Why Are Passwords So Important?

Securing your workstation and email protects you and everyone on your network. Data stored on Faculty of Medicine computers and servers includes personal information, like staff and student addresses, grades, evaluations, and payroll information. It is our responsibility to protect this information by securing our programs and computers with strong passwords.

“A public body must protect personal information in its custody or under its control by making reasonable security arrangements against such risks as unauthorized access, collection, use, disclosure or disposal” – Freedom of Information and Protection of Privacy Act.

Did you know…

  • As an information worker, you could be held legally responsible for damages caused by someone using your account?
  • A weak password can allow viruses and Trojans to access your computer and spread throughout your local computer network?
  • An easy-to-guess password can allow hackers to use your computer to gain access to adjacent computers on your network?
  • The same hackers could use your e-mail account to send malicious messages (e.g.: containing false information/instructions, viruses, Trojans, etc.) to everyone in your address book, inbox and others?

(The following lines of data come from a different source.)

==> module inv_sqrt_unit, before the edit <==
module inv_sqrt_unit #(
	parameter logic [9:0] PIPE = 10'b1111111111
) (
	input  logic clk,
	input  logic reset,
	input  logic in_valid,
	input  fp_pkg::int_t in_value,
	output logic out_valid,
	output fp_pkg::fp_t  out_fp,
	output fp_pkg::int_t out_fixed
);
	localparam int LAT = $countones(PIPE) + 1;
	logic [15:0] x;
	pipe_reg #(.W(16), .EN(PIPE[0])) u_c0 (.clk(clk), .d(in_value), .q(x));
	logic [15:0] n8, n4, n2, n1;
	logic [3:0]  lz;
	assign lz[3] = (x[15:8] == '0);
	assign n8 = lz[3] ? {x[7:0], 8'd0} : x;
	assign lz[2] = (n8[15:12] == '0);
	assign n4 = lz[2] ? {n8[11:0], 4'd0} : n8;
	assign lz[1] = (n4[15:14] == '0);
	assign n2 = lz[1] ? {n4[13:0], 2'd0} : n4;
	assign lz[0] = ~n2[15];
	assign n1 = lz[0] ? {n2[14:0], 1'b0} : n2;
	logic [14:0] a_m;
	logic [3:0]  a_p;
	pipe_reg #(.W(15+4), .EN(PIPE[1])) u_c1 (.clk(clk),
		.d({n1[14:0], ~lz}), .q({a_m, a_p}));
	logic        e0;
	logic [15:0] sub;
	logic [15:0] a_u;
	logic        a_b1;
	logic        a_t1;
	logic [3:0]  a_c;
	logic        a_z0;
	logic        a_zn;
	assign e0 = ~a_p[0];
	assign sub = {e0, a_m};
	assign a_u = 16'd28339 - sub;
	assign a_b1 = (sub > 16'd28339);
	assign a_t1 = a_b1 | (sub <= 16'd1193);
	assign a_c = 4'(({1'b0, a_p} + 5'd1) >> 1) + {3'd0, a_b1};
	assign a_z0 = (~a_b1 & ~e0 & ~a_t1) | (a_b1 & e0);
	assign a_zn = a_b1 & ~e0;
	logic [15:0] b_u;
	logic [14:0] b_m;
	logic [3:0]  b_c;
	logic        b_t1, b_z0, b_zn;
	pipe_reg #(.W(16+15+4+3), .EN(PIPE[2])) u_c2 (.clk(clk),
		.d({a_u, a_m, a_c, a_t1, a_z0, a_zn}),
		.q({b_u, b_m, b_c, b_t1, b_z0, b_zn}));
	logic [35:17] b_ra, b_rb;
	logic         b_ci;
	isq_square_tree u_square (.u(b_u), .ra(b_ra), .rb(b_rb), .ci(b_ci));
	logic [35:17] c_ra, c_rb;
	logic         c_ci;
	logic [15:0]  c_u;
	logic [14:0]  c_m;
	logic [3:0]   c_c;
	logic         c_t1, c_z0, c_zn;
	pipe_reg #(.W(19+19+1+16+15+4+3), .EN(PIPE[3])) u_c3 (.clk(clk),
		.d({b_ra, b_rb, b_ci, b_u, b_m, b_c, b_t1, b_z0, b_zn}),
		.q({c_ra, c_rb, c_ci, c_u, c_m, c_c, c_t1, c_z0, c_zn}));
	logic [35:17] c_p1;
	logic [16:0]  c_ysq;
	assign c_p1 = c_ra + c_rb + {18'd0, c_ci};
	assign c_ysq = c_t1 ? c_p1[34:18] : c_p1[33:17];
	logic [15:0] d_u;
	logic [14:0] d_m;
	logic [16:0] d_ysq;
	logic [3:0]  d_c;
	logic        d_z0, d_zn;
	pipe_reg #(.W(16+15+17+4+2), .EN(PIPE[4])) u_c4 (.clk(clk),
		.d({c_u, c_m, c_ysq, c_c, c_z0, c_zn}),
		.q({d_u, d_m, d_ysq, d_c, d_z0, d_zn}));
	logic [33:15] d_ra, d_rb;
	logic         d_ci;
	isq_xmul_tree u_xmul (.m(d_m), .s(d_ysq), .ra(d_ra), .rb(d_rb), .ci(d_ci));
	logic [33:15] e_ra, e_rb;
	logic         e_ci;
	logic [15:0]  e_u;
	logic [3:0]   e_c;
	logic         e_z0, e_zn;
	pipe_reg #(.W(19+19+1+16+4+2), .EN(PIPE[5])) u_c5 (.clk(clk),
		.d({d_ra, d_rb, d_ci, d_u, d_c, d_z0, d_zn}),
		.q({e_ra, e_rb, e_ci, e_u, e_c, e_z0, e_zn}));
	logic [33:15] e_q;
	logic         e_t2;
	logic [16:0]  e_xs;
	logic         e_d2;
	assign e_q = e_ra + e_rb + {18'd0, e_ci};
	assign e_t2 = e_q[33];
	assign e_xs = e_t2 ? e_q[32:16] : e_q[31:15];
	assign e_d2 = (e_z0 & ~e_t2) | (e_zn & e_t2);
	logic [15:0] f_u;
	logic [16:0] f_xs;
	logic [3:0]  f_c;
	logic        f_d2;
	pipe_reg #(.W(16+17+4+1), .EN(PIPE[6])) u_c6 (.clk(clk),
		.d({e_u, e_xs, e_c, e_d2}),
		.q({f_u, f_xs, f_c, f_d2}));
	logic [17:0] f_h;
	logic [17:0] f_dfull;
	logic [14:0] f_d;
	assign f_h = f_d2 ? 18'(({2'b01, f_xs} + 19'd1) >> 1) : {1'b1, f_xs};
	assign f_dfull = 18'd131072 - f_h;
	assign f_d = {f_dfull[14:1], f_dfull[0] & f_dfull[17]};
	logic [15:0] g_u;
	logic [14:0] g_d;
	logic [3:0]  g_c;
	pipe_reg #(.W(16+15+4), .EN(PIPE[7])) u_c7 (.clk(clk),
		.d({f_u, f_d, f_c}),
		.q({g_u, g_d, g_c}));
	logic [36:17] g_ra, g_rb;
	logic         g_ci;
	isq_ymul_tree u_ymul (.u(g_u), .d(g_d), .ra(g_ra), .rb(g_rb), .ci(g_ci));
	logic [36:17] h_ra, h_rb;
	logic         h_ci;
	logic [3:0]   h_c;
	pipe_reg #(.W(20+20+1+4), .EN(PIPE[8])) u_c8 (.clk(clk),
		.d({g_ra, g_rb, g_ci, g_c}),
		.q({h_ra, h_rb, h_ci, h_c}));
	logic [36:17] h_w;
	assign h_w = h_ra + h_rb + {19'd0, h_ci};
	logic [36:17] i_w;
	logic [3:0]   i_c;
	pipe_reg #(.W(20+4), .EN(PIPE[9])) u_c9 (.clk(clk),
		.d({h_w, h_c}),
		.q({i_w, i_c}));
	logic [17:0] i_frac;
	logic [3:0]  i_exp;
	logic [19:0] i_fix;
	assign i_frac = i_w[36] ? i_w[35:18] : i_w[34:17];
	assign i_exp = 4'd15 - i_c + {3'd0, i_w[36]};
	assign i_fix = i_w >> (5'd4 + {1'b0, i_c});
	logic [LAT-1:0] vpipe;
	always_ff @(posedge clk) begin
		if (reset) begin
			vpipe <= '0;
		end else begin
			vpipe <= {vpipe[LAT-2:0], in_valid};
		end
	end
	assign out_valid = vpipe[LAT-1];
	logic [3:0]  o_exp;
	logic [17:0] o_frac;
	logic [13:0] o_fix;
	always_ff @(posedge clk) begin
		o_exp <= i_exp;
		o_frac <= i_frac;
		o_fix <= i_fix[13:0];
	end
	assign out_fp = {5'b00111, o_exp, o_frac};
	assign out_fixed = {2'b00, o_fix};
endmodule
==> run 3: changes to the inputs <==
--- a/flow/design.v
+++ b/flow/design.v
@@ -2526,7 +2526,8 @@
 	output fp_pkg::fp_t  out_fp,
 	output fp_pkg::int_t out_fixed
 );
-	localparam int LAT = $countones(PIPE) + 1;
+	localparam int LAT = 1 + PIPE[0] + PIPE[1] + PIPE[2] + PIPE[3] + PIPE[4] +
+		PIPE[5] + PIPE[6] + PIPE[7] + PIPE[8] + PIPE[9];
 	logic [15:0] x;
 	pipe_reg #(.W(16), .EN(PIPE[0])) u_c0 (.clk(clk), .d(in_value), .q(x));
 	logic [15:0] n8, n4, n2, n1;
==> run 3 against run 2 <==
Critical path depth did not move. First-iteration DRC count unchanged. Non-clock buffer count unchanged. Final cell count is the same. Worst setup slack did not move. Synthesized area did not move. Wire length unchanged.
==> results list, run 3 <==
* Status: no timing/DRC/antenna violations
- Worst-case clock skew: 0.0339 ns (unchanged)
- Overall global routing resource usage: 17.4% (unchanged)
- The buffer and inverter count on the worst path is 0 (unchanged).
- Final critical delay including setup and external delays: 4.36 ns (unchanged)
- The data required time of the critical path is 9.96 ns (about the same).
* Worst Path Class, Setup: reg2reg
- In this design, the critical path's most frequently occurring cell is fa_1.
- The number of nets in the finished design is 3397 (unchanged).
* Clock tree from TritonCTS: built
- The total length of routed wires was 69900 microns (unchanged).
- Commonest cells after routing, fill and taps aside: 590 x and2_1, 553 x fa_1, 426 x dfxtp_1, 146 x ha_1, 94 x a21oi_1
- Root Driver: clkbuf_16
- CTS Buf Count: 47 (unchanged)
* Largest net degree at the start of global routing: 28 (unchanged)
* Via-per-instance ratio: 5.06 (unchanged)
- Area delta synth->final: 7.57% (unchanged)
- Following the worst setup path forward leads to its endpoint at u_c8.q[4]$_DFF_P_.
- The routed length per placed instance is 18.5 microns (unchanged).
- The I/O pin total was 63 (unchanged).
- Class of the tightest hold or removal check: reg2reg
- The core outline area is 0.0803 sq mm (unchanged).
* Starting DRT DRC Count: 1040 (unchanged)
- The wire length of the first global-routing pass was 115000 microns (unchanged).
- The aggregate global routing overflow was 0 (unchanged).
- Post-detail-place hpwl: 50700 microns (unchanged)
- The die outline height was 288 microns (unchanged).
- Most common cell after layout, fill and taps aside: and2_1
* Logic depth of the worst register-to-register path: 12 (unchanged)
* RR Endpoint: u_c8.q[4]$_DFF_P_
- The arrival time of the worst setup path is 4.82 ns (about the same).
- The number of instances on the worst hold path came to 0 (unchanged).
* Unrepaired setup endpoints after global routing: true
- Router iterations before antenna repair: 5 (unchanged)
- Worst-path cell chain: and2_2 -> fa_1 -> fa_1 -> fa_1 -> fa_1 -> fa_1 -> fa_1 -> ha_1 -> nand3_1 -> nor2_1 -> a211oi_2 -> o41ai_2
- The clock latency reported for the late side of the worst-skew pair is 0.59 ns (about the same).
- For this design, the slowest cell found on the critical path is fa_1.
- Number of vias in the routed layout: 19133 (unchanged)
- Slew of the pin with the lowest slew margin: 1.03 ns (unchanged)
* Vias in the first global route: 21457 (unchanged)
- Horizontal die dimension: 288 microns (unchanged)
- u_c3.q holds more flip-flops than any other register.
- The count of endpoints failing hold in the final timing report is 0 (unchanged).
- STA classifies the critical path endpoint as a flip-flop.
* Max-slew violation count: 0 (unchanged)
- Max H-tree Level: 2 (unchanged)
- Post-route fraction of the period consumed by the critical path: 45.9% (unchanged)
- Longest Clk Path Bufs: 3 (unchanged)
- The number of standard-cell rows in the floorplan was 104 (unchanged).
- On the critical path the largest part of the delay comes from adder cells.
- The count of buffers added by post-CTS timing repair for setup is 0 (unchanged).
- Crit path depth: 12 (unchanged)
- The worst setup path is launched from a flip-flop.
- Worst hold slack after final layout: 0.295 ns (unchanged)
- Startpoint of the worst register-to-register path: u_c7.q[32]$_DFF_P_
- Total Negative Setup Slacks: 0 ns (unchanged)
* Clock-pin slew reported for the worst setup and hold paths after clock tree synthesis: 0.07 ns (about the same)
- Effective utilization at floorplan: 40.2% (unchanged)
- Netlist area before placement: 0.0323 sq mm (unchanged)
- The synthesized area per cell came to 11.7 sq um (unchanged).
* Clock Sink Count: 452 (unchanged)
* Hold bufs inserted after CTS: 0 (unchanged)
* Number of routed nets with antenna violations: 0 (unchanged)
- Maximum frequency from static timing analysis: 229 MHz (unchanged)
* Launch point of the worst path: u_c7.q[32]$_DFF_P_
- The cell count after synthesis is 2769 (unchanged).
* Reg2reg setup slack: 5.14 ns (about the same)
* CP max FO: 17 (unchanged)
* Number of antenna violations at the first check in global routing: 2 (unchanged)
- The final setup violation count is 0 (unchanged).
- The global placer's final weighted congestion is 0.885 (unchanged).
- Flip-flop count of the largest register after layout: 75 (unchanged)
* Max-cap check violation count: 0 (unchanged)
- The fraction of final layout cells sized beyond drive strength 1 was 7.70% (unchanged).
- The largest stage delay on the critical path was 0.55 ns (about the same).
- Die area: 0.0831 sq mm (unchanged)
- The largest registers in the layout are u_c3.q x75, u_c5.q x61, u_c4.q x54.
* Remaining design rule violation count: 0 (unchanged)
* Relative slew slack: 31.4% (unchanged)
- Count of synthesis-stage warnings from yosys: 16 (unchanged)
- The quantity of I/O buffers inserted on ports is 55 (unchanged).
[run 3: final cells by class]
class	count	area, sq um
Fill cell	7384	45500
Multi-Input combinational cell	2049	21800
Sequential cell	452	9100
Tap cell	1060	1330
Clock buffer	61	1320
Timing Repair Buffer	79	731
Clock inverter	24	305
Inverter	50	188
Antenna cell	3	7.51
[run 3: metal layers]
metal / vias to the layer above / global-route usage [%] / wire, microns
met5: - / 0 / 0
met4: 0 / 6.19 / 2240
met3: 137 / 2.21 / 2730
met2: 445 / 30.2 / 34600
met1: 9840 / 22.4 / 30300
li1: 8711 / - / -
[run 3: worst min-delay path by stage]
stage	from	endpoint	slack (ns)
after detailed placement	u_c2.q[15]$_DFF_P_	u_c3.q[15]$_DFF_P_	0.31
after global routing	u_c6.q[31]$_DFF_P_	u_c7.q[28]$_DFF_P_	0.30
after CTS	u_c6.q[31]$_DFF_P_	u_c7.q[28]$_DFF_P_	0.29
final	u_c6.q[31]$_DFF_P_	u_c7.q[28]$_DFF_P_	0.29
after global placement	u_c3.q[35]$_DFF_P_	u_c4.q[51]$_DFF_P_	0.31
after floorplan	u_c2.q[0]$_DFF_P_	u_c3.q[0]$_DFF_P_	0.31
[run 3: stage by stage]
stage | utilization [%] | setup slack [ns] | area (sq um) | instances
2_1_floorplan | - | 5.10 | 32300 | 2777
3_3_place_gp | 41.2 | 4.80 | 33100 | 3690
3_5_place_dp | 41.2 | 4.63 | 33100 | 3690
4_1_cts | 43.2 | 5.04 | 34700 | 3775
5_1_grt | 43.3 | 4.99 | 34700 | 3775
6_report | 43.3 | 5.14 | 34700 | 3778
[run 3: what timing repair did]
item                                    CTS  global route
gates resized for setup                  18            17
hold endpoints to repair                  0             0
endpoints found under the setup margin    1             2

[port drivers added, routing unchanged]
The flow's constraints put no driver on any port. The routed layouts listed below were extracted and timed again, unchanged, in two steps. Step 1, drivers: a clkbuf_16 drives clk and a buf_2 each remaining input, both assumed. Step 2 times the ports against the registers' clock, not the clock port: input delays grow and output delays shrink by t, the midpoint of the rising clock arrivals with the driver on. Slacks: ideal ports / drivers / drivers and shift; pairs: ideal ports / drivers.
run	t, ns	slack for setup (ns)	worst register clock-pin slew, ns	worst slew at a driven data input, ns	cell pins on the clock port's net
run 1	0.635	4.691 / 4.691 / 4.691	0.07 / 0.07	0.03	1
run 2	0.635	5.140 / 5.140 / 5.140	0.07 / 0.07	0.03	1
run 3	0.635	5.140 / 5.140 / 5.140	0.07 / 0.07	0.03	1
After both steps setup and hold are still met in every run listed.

As Faculty of Medicine staff members, we deal with this information on a daily basis; it is our responsibility to keep this information safe by ensuring that our account usernames and passwords are kept as secure as possible.

For more information about login and password security:

“Access to, sharing and security of Administrative Systems and Administrative Data requires that each user accept responsibility for protecting the rights of the University and members of the University community. Users shall employ appropriate security controls such as passwords.” – UBC Policy #106 Access to and Security of Administrative Information.